= Beginning of Section =

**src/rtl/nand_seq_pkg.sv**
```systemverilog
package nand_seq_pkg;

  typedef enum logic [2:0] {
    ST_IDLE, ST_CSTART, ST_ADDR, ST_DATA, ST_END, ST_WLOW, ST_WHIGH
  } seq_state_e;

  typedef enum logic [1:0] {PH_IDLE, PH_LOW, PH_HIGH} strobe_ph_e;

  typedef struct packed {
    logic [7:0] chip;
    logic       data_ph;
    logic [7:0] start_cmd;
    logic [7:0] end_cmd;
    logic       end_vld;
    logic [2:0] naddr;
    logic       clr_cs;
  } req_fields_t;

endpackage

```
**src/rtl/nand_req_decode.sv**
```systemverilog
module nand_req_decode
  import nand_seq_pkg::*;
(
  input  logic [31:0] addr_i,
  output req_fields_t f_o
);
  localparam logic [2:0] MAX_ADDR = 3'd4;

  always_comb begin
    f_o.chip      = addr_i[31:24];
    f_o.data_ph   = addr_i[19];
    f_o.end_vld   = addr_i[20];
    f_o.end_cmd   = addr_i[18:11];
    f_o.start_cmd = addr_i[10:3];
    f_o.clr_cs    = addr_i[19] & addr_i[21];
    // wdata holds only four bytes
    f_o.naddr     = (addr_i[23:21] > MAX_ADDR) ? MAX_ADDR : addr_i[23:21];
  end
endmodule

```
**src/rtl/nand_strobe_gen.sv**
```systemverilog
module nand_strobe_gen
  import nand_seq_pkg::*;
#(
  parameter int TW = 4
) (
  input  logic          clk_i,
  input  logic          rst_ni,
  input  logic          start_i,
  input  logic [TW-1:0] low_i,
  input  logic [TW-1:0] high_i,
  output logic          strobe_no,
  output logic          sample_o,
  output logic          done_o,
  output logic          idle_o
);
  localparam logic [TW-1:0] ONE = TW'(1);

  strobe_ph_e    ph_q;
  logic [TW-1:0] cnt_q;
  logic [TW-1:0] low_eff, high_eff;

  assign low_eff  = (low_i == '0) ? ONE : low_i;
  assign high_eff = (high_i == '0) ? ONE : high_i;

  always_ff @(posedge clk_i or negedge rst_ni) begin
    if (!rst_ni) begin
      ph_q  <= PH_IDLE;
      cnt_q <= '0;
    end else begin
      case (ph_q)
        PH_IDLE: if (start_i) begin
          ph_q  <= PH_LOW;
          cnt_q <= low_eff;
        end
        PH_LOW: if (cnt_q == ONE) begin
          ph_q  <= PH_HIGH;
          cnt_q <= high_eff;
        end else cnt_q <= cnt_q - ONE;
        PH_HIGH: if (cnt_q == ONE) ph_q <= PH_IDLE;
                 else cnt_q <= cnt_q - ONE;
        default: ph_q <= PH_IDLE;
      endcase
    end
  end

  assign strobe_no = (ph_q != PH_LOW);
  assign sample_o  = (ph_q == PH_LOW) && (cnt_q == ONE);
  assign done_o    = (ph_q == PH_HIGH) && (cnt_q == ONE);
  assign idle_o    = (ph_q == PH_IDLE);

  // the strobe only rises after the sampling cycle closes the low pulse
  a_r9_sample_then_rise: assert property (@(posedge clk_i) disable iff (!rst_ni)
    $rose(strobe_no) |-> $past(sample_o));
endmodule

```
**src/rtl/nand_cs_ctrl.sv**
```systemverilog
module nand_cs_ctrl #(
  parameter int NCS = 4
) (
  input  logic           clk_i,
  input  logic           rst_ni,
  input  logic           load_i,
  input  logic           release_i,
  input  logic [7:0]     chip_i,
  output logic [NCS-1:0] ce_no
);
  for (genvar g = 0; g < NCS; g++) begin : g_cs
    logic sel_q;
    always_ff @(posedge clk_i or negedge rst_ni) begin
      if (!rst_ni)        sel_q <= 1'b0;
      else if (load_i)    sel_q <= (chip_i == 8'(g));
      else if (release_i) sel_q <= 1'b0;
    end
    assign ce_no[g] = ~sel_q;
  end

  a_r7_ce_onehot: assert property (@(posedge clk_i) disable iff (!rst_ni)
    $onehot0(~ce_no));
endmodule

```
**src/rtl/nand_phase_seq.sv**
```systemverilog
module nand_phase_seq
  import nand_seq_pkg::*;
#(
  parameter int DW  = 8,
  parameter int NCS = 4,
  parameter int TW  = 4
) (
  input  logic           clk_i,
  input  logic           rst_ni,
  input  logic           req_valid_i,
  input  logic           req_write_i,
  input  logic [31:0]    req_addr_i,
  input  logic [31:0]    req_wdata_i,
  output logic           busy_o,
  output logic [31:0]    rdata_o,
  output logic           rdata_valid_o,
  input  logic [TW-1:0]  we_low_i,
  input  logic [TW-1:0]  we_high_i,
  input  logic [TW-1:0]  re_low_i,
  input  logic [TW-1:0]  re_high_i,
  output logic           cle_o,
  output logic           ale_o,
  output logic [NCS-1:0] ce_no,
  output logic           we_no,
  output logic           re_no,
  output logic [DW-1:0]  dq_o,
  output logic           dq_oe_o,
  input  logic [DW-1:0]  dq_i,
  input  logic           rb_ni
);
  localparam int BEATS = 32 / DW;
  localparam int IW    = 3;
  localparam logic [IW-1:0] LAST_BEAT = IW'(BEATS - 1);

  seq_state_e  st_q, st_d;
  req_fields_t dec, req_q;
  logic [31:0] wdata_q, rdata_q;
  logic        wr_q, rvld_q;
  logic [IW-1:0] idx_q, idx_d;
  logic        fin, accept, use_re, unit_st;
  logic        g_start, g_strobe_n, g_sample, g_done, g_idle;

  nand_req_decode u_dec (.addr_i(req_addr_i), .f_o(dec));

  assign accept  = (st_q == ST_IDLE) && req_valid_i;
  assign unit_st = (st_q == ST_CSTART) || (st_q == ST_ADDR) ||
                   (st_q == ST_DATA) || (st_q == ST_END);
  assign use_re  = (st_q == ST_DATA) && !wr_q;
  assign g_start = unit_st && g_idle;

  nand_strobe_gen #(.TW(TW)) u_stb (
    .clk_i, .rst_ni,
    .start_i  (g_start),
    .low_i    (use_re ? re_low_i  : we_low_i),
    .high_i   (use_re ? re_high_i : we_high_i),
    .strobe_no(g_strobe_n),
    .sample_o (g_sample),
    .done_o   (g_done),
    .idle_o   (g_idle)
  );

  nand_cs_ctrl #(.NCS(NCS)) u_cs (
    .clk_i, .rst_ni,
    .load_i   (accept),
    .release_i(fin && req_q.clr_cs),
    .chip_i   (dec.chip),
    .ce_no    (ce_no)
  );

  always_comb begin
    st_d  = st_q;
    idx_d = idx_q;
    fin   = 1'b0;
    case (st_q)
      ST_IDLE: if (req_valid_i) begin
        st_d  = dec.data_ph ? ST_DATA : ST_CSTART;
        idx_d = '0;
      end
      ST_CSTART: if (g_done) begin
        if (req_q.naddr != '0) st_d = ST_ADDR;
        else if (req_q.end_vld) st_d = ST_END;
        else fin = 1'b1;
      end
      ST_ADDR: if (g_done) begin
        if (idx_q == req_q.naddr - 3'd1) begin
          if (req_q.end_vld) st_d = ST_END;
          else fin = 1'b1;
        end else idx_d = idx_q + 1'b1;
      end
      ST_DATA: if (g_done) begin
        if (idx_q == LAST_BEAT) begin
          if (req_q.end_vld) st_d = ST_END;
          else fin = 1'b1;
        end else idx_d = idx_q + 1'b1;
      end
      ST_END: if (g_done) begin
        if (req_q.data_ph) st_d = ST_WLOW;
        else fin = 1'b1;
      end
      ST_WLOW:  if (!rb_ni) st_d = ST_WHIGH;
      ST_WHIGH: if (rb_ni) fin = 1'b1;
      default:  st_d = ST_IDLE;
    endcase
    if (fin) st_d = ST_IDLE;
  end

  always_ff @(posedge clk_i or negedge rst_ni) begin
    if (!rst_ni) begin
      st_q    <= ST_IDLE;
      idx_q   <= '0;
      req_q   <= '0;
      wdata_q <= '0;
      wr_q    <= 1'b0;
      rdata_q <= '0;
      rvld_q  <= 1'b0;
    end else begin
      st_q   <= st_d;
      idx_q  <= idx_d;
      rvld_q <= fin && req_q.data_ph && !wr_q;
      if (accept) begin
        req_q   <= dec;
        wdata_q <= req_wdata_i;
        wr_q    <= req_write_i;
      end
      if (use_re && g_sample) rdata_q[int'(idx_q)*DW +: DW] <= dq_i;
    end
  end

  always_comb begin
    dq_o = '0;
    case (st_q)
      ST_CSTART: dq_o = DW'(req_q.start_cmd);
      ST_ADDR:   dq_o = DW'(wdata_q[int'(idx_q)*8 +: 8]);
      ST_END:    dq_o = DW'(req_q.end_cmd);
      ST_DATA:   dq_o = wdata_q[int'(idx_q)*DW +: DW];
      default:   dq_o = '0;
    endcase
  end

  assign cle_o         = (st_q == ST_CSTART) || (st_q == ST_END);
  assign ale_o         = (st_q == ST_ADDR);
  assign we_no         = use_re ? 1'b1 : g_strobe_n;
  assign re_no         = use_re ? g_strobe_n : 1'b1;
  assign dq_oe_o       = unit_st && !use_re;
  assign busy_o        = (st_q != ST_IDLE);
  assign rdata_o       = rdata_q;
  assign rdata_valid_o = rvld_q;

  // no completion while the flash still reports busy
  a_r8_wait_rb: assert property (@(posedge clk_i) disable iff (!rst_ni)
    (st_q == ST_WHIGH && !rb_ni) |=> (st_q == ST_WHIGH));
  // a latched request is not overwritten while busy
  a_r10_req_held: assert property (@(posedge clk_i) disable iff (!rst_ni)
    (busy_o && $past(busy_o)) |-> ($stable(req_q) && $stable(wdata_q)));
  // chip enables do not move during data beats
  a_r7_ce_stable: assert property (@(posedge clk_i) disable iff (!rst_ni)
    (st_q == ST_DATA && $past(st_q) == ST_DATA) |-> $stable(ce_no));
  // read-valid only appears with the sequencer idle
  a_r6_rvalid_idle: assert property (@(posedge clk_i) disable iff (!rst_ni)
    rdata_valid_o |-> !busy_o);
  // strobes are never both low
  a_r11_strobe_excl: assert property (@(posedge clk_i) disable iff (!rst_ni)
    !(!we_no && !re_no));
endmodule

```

= End of Section =

* [WORK INSTRUCTIONS]: Each line that holds the word "enum" should be extracted from the records.

* [REPLY TO THE EXERCISE]:
  typedef enum logic [2:0] {
  typedef enum logic [1:0] {PH_IDLE, PH_LOW, PH_HIGH} strobe_ph_e;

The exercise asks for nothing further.